Photo: Tyrone Smith/Instagram

Sandi Morris and Tyrone Smith

Sandi Morris will have lots of support from around the world as she competes at the Tokyo Olympics.

“He’s the hardest worker I’ve ever met in my life, and he’s so intelligent,” Morris, 29, told PEOPLE of her 36-year-old husband, who earned a business degree at the University of Texas in May because he was nearing “the end of his track career.”

As he was studying and training simultaneously, Morris, who tested positive for COVID-19 with Smith in January, was keeping her focus on making Team USA for her second consecutive Olympics.

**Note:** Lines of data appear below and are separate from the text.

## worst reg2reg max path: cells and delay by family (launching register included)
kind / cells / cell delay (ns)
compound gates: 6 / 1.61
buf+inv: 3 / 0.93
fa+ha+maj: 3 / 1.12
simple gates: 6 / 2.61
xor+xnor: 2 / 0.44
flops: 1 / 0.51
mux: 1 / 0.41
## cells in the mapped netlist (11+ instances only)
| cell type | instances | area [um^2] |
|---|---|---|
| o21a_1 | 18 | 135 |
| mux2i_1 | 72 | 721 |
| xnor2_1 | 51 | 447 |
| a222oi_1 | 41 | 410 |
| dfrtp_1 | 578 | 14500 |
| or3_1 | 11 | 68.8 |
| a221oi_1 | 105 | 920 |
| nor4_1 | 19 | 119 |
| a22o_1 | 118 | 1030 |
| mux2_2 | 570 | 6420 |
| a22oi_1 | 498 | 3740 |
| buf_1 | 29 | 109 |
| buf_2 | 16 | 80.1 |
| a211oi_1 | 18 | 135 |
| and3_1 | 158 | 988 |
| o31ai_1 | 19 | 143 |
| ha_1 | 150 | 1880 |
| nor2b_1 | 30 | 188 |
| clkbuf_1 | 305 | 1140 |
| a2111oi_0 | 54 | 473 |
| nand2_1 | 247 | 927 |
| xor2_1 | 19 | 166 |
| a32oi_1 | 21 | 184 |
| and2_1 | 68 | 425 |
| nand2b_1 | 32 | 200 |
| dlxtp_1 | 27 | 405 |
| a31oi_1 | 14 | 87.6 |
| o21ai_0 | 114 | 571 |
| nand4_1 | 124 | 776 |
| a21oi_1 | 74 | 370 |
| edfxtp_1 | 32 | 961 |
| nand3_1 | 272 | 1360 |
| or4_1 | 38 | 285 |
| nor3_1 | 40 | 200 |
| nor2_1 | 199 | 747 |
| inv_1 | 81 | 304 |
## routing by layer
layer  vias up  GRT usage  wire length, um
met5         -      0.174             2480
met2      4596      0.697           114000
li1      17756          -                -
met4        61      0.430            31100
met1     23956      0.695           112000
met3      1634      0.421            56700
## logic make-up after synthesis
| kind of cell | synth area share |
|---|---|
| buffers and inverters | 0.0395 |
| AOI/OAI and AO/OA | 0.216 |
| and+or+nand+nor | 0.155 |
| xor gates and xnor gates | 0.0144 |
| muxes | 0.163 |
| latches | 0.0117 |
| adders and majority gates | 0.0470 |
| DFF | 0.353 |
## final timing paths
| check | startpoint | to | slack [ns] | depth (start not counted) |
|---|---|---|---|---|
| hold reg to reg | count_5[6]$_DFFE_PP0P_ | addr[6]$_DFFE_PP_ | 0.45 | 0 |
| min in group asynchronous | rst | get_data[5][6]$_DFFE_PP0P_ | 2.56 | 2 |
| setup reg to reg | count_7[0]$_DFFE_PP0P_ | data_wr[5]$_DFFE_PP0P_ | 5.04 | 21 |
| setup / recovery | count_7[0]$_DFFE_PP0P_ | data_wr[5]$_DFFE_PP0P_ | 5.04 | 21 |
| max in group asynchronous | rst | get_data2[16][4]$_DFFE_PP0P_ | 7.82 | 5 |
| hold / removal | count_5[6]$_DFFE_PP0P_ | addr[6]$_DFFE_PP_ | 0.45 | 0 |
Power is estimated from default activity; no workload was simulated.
[./constraint.sdc]
current_design TopDE

set clk_period 87.7
set clk_io_pct 0.2

create_clock -name clk0 -period $clk_period [get_ports {clock}]

set non_clock_inputs [all_inputs -no_clocks]
set_input_delay [expr $clk_period * $clk_io_pct] -clock clk0 $non_clock_inputs
set_output_delay [expr $clk_period * $clk_io_pct] -clock clk0 [all_outputs]
[./run.sh]
#!/bin/bash
# OpenROAD 26Q1-2900-gdf79404cd8, Yosys 0.63+post, stock flow scripts
make -C /OpenROAD-flow-scripts/flow DESIGN_CONFIG=/design/flow/config.mk WORK_HOME=/design/flow/orfs finish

And being married to a fellow athlete helped keep her in a competitive mindset.

“I think just as athletes when you’re with another athlete, you’re a little competitive in all aspects of your life. I don’t know. Just silly little things, like finishing your food first, jokingly, or we’ll be like, ‘Race you to the car’ or something goofy like that,” Morris joked. “When you’re with someone who’s so successful, you’re like, ‘Okay. I can’t slack off. I got to step up to the plate and be worthy of this awesome person that I’m with.’ We inspire each other.”

Morris and Smith’s relationship made headlines in August 2018, when he surprised at her track meet in Zurich and proposed after her race. Then in October 2019, they had a “little beach wedding” in Key Largo, Florida. “We had an amazing time. Our wedding was just such a beautiful combination of people from all different cultures and backgrounds,” Morris raved.

Morris, a white athlete from Greenville, South Carolina, and Smith, a Bermuda-born and Chicago-raised Black athlete, had completely opposite upbringings — something Morris knows makes their “stories very, very different.”

“Our similarities are more we’re both very outgoing. We both are professional track athletes. You put us in a room full of people and we will get everybody talking and laughing. Our personalities are very similar in that way, but our stories are polar opposite,” she explained.

Speaking briefly about the racism they have dealt with as an interracial couple, Morris said she hopes their romance will inspire others and normalize that love is love.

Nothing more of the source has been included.